((
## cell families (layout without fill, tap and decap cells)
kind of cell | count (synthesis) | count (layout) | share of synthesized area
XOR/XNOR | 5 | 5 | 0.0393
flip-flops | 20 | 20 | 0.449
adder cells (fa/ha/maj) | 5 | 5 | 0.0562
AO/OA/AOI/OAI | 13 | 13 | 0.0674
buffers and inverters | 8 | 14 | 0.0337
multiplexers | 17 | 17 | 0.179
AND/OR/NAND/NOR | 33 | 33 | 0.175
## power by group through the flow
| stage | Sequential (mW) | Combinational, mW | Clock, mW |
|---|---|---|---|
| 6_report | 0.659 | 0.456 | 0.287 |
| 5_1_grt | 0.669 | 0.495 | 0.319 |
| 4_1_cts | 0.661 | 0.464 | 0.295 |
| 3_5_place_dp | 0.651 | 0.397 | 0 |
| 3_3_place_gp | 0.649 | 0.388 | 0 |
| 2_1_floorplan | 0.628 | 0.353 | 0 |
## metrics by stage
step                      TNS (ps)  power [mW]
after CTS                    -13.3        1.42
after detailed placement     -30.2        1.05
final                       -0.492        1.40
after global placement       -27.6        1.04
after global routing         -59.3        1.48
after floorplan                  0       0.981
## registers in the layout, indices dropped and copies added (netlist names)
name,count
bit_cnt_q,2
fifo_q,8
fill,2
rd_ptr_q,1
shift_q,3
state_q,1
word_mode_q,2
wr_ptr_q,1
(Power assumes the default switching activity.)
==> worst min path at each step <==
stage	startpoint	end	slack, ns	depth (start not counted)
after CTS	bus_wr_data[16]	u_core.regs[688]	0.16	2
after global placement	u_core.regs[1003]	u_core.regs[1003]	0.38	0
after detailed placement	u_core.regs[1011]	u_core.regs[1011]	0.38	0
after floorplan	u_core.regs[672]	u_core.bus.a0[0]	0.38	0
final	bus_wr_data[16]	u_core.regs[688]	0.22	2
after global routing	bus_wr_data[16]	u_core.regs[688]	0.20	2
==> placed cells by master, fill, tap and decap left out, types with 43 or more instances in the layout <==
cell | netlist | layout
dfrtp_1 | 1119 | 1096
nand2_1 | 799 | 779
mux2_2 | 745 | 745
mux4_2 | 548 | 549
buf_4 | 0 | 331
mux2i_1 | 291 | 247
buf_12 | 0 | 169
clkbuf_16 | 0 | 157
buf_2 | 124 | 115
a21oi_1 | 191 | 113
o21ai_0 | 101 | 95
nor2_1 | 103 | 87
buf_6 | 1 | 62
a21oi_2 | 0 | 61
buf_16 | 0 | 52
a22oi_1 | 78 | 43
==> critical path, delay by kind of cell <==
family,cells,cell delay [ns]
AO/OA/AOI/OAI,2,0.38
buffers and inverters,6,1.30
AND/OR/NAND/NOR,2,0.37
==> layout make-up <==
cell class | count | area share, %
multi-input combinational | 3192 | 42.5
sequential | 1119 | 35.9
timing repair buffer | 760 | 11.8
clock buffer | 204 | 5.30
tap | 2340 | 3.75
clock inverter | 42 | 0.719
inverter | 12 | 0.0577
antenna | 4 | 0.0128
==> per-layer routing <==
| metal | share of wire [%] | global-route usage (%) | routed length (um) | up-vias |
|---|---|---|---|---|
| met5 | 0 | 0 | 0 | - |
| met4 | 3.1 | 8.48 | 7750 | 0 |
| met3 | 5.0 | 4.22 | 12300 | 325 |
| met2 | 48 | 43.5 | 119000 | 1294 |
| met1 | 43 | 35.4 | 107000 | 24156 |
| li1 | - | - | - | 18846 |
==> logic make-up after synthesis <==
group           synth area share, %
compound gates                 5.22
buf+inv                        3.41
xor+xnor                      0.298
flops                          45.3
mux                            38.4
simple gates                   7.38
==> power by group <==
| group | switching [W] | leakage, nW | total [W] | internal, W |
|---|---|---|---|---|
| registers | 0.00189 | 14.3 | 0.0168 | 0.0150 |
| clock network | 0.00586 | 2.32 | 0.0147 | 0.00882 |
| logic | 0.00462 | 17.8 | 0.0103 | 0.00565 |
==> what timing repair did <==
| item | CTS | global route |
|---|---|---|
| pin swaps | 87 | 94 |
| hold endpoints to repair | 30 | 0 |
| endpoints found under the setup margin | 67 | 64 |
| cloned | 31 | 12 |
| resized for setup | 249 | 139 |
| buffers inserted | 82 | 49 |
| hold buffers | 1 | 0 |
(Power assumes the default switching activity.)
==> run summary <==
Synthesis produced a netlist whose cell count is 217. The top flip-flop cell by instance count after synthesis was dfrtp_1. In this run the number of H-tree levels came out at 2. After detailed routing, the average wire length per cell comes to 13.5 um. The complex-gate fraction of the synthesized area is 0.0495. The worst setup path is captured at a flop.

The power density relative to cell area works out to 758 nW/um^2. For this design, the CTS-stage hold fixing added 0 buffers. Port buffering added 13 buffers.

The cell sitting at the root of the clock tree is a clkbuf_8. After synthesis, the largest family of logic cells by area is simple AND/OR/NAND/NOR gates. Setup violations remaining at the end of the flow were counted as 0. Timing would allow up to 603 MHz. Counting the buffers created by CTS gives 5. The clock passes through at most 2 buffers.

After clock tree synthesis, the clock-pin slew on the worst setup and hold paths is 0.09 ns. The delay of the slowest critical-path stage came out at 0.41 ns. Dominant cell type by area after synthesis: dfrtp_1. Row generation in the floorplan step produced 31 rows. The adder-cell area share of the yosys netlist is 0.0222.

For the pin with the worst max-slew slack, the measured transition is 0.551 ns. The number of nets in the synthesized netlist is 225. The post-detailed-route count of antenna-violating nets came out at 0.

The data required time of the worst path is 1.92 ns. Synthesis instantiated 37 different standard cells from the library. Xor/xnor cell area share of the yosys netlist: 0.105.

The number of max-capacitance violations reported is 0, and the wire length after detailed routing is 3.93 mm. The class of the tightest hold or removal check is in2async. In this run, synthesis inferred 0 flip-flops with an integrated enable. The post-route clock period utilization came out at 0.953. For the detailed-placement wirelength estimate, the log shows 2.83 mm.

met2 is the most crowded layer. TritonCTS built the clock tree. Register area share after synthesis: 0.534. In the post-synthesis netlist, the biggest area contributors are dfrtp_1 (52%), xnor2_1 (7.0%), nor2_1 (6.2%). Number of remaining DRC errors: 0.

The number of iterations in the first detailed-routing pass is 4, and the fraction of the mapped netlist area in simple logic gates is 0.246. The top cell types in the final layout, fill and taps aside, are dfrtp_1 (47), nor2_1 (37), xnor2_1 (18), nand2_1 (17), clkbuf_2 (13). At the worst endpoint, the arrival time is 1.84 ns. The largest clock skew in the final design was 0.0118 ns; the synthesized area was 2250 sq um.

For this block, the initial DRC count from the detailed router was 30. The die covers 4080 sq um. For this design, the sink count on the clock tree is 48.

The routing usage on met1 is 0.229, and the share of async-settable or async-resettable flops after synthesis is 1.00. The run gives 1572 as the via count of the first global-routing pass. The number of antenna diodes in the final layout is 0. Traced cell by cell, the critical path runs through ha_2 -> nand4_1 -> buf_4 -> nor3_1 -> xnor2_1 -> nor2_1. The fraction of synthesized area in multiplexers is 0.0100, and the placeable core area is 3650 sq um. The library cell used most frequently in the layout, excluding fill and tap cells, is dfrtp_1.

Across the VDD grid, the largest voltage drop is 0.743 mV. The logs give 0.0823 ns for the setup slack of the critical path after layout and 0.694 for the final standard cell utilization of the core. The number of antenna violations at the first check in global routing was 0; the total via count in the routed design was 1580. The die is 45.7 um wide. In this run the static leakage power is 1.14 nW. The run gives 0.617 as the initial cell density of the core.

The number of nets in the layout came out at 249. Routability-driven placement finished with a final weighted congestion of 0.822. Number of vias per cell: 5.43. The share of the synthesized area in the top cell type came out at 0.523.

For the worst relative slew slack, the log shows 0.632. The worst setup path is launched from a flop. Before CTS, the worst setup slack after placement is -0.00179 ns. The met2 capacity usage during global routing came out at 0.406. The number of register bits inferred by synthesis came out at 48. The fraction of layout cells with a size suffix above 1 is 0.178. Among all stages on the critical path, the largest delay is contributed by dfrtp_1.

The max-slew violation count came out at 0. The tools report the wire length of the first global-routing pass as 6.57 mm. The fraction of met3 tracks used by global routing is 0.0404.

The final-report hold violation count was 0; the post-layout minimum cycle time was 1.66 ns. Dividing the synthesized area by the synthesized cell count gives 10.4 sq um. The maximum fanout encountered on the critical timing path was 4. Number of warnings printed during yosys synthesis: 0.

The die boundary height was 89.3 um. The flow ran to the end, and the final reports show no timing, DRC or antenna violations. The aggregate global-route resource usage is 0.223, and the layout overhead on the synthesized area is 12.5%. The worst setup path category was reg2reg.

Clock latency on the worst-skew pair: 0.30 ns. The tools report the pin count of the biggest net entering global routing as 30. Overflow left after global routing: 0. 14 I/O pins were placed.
File: src/rtl/uart_tx_fifo.sv
// Byte FIFO feeding the UART transmitter, one pop per ack rising edge.
// Sticky overflow flag built only with UART_TX_FIFO_OVF_EN defined.
module uart_tx_fifo
  import uart_pkg::*;
#(
  parameter int DEPTH_LOG2 = 4
) (
  input  logic                   clk,
  input  logic                   rst_n,
  input  logic [UART_DATA_W-1:0] wr_data,
  input  logic                   wr_en,
  output logic                   full,
  output logic                   empty,
  output logic [DEPTH_LOG2:0]    level,
  output logic                   overflow,
  input  logic                   ovf_clr,
  output logic [UART_DATA_W-1:0] tx_din,
  output logic                   tx_ready,
  input  logic                   tx_ack
);

  localparam int DEPTH = 1 << DEPTH_LOG2;
  localparam logic [DEPTH_LOG2:0] LVL_MAX =
    (DEPTH_LOG2+1)'(DEPTH);

  logic [DEPTH_LOG2-1:0] wp;
  logic [DEPTH_LOG2-1:0] rp;
  logic [DEPTH_LOG2:0]   lvl_q;
  logic                  ack_q;
  logic                  pop;
  logic                  push;
  logic                  drop;

  assign full     = (lvl_q == LVL_MAX);
  assign empty    = (lvl_q == '0);
  assign level    = lvl_q;
  assign tx_ready = !empty;

  // The transmitter has already latched din when ack rises.
  assign pop  = tx_ack && !ack_q && !empty;
  assign push = wr_en && (!full || pop);
  assign drop = wr_en && full && !pop;

  uart_fifo_ram #(
    .AW(DEPTH_LOG2)
  ) u_ram (
    .clk  (clk),
    .we   (push),
    .waddr(wp),
    .wdata(wr_data),
    .raddr(rp),
    .rdata(tx_din)
  );

  always_ff @(posedge clk or negedge rst_n) begin
    if (!rst_n) begin
      wp    <= '0;
      rp    <= '0;
      lvl_q <= '0;
      ack_q <= 1'b0;
    end else begin
      ack_q <= tx_ack;
      if (push) begin
        wp <= wp + 1'b1;
      end
      if (pop) begin
        rp <= rp + 1'b1;
      end
      if (push && !pop) begin
        lvl_q <= lvl_q + 1'b1;
      end else if (pop && !push) begin
        lvl_q <= lvl_q - 1'b1;
      end
    end
  end

`ifdef UART_TX_FIFO_OVF_EN
  logic ovf_q;

  always_ff @(posedge clk or negedge rst_n) begin
    if (!rst_n) begin
      ovf_q <= 1'b0;
    end else if (ovf_clr) begin
      ovf_q <= 1'b0;
    end else if (drop) begin
      ovf_q <= 1'b1;
    end
  end

  assign overflow = ovf_q;
`else
  logic ovf_unused;

  assign ovf_unused = ovf_clr ^ drop;
  assign overflow   = 1'b0;
`endif

endmodule
File: config.mk
export PLATFORM = sky130hd
export DESIGN_NAME = uart_tx_fifo
export DESIGN_NICKNAME = d
export VERILOG_FILES = /design/src/rtl/uart_pkg.sv /design/src/rtl/uart_fifo_ram.sv /design/src/rtl/uart_tx_fifo.sv
export SDC_FILE = /design/constraint.sdc
export NUM_CORES = 1
export LEC_CHECK = 0
export ABC_AREA = 1
export BUFFER_PORTS_ARGS = -buffer_cell sky130_fd_sc_hd__buf_2
export CORE_MARGIN = 5
export CORE_UTILIZATION = 53
export DETAILED_ROUTE_END_ITERATION = 10
export PLACE_DENSITY = 0.73
export SLEW_MARGIN = 20
export SYNTH_ARGS = -nofsm -noshare
export SYNTH_HDL_FRONTEND = slang
export SYNTH_HIERARCHICAL = 1
export SYNTH_SLANG_ARGS = --single-unit
File: constraint.sdc
create_clock -name clk -period 2.09 [get_ports clk]
set_clock_uncertainty 0.1 [all_clocks]
set_input_delay 0.418 -clock clk [delete_from_list [all_inputs] [get_ports clk]]
set_output_delay 0.418 -clock clk [all_outputs]
set_load 0.02 [all_outputs]
File: config.mk
export PLATFORM = sky130hd
export DESIGN_NAME = quadrature_decoder
export DESIGN_NICKNAME = d
export VERILOG_FILES = /design/src/rtl/motor_pkg.sv /design/src/rtl/input_filter.sv /design/src/rtl/quadrature_decoder.sv
export SDC_FILE = /design/constraint.sdc
export NUM_CORES = 1
export LEC_CHECK = 0
export BUFFER_PORTS_ARGS = -buffer_cell sky130_fd_sc_hd__buf_4
export CAP_MARGIN = 40
export CORE_MARGIN = 3
export CORE_UTILIZATION = 40
export CTS_CLUSTER_DIAMETER = 50
export CTS_CLUSTER_SIZE = 10
export DETAILED_ROUTE_END_ITERATION = 10
export HOLD_SLACK_MARGIN = 0.06
export PLACE_DENSITY = 0.61
export SYNTH_ARGS = -nofsm -noshare
export SYNTH_HDL_FRONTEND = slang
export SYNTH_SLANG_ARGS = --single-unit
File: constraint.sdc
create_clock -name cclk -period 4.6 [get_ports cclk]
set_input_delay 0.46 -clock cclk [delete_from_list [all_inputs] [get_ports cclk]]
set_output_delay 0.46 -clock cclk [all_outputs]
set_load 0.01 [all_outputs]
File: src/rtl/motor_pkg.sv
// motor_pkg
//   Shared definitions for the quadrature decoder slice:
//     - DEFAULT_FILT_LEN : default glitch-filter length in cclk cycles
//     - Q00/Q10/Q11/Q01  : quadrature state encodings, written as {A,B}
//     - dec_state_t      : decoder FSM states
//     - move_t           : classification of one filtered {A,B} change
//     - fwd_next/classify: helpers that decode quadrature transitions
package motor_pkg;

    localparam int DEFAULT_FILT_LEN = 4;

    localparam logic [1:0] Q00 = 2'b00;
    localparam logic [1:0] Q10 = 2'b10;
    localparam logic [1:0] Q11 = 2'b11;
    localparam logic [1:0] Q01 = 2'b01;

    typedef enum logic {
        UNINIT,
        TRACK
    } dec_state_t;

    typedef enum logic [1:0] {
        MOVE_NONE,
        MOVE_FWD,
        MOVE_REV,
        MOVE_ILLEGAL
    } move_t;

    // Forward order is 00 -> 10 -> 11 -> 01 -> 00, i.e. A leads B.
    function automatic logic [1:0] fwd_next(input logic [1:0] q);
        logic [1:0] n;
        case (q)
            Q00:     n = Q10;
            Q10:     n = Q11;
            Q11:     n = Q01;
            default: n = Q00;
        endcase
        return n;
    endfunction

    // A one-step move forward or backward is legal; a change of both bits
    // at once cannot be attributed to a direction and is flagged illegal.
    function automatic move_t classify(input logic [1:0] prev, input logic [1:0] cur);
        move_t m;
        if (cur == prev)
            m = MOVE_NONE;
        else if (cur == fwd_next(prev))
            m = MOVE_FWD;
        else if (prev == fwd_next(cur))
            m = MOVE_REV;
        else
            m = MOVE_ILLEGAL;
        return m;
    endfunction

endpackage

File: src/rtl/input_filter.sv
// input_filter
//   Two-flop synchronizer followed by a glitch filter for one raw encoder
//   channel. The filtered value only follows the synchronized value after
//   the two have disagreed for FILT_LEN consecutive cclk cycles.
//
//   Ports:
//     cclk    in   system clock
//     rstb    in   synchronous active-low reset
//     raw     in   raw channel, asynchronous to cclk
//     filt    out  filtered, cclk-synchronous channel value
//     settled out  synchronizer primed, filter agrees with input, counter idle
module input_filter
    import motor_pkg::*;
#(
    parameter int FILT_LEN = DEFAULT_FILT_LEN
) (
    input  logic cclk,
    input  logic rstb,
    input  logic raw,
    output logic filt,
    output logic settled
);

    localparam logic [7:0] CNT_LAST = 8'(FILT_LEN - 1);

    logic       sync1;
    logic       sync2;
    logic [7:0] cnt;
    logic [1:0] primed;

    // primed marks when sync2 holds a real sample rather than its reset
    // value, so the decoder does not latch a stale 0 right after reset.
    always_ff @(posedge cclk) begin
        if (!rstb) begin
            sync1  <= 1'b0;
            sync2  <= 1'b0;
            filt   <= 1'b0;
            cnt    <= 8'd0;
            primed <= 2'b00;
        end else begin
            sync1  <= raw;
            sync2  <= sync1;
            primed <= {primed[0], 1'b1};
            if (sync2 == filt) begin
                cnt <= 8'd0;
            end else if (cnt == CNT_LAST) begin
                filt <= sync2;
                cnt  <= 8'd0;
            end else begin
                cnt <= cnt + 8'd1;
            end
        end
    end

    assign settled = primed[1] && (sync2 == filt) && (cnt == 8'd0);

endmodule

File: src/rtl/quadrature_decoder.sv
// quadrature_decoder
//   Decodes a two-channel quadrature encoder into step/direction pulses and
//   a signed position count, flags illegal double-bit jumps, and provides a
//   clean per-revolution tick derived from filtered channel A.
//
//   Ports:
//     cclk     in   system clock
//     rstb     in   synchronous active-low reset
//     a, b     in   raw encoder channels (asynchronous)
//     clr_pos  in   synchronous clear of pos (wins over a same-cycle step)
//     err_clr  in   synchronous clear of err (loses to a same-cycle error)
//     step     out  one-cycle pulse per legal transition
//     dir      out  direction of last legal transition, 1 = reverse
//     rev_tick out  one-cycle pulse on each filtered A rising edge
//     pos      out  POS_W-bit two's-complement position, wraps freely
//     err      out  sticky illegal-transition flag
module quadrature_decoder
    import motor_pkg::*;
#(
    parameter int FILT_LEN = DEFAULT_FILT_LEN,
    parameter int POS_W    = 16
) (
    input  logic             cclk,
    input  logic             rstb,
    input  logic             a,
    input  logic             b,
    input  logic             clr_pos,
    input  logic             err_clr,
    output logic             step,
    output logic             dir,
    output logic             rev_tick,
    output logic [POS_W-1:0] pos,
    output logic             err
);

    localparam logic [POS_W-1:0] POS_ONE = POS_W'(1);

    logic       a_f;
    logic       b_f;
    logic       a_settled;
    logic       b_settled;
    logic [1:0] cur;
    logic [1:0] prev_q;

    dec_state_t state_q;
    dec_state_t state_d;

    logic             step_d;
    logic             dir_d;
    logic             rev_d;
    logic [POS_W-1:0] pos_d;
    logic             err_d;
    logic [1:0]       prev_d;
    move_t            move;

    input_filter #(.FILT_LEN(FILT_LEN)) u_filt_a (
        .cclk    (cclk),
        .rstb    (rstb),
        .raw     (a),
        .filt    (a_f),
        .settled (a_settled)
    );

    input_filter #(.FILT_LEN(FILT_LEN)) u_filt_b (
        .cclk    (cclk),
        .rstb    (rstb),
        .raw     (b),
        .filt    (b_f),
        .settled (b_settled)
    );

    assign cur = {a_f, b_f};

    always_ff @(posedge cclk) begin
        if (!rstb)
            state_q <= UNINIT;
        else
            state_q <= state_d;
    end

    // Tracking starts only once both channels are settled, so the first
    // recorded quadrature state reflects the real encoder position.
    always_comb begin
        state_d = state_q;
        case (state_q)
            UNINIT:  if (a_settled && b_settled) state_d = TRACK;
            default: state_d = TRACK;
        endcase
    end

    // err_clr is applied before the illegal-move check so a coincident
    // error sets the flag; clr_pos is applied last so it beats a step.
    always_comb begin
        step_d = 1'b0;
        dir_d  = dir;
        rev_d  = 1'b0;
        pos_d  = pos;
        err_d  = err;
        prev_d = prev_q;
        move   = classify(prev_q, cur);

        if (err_clr)
            err_d = 1'b0;

        case (state_q)
            UNINIT: begin
                if (a_settled && b_settled)
                    prev_d = cur;
            end
            default: begin
                prev_d = cur;
                rev_d  = !prev_q[1] && cur[1];
                case (move)
                    MOVE_FWD: begin
                        step_d = 1'b1;
                        dir_d  = 1'b0;
                        pos_d  = pos + POS_ONE;
                    end
                    MOVE_REV: begin
                        step_d = 1'b1;
                        dir_d  = 1'b1;
                        pos_d  = pos - POS_ONE;
                    end
                    MOVE_ILLEGAL: err_d = 1'b1;
                    default: ;
                endcase
            end
        endcase

        if (clr_pos)
            pos_d = '0;
    end

    always_ff @(posedge cclk) begin
        if (!rstb) begin
            step     <= 1'b0;
            dir      <= 1'b0;
            rev_tick <= 1'b0;
            pos      <= '0;
            err      <= 1'b0;
            prev_q   <= Q00;
        end else begin
            step     <= step_d;
            dir      <= dir_d;
            rev_tick <= rev_d;
            pos      <= pos_d;
            err      <= err_d;
            prev_q   <= prev_d;
        end
    end

endmodule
))
_Instructions to follow_. Count the lines of the data that hold the word "relative". Report the count and nothing more.

_Answer space_. 2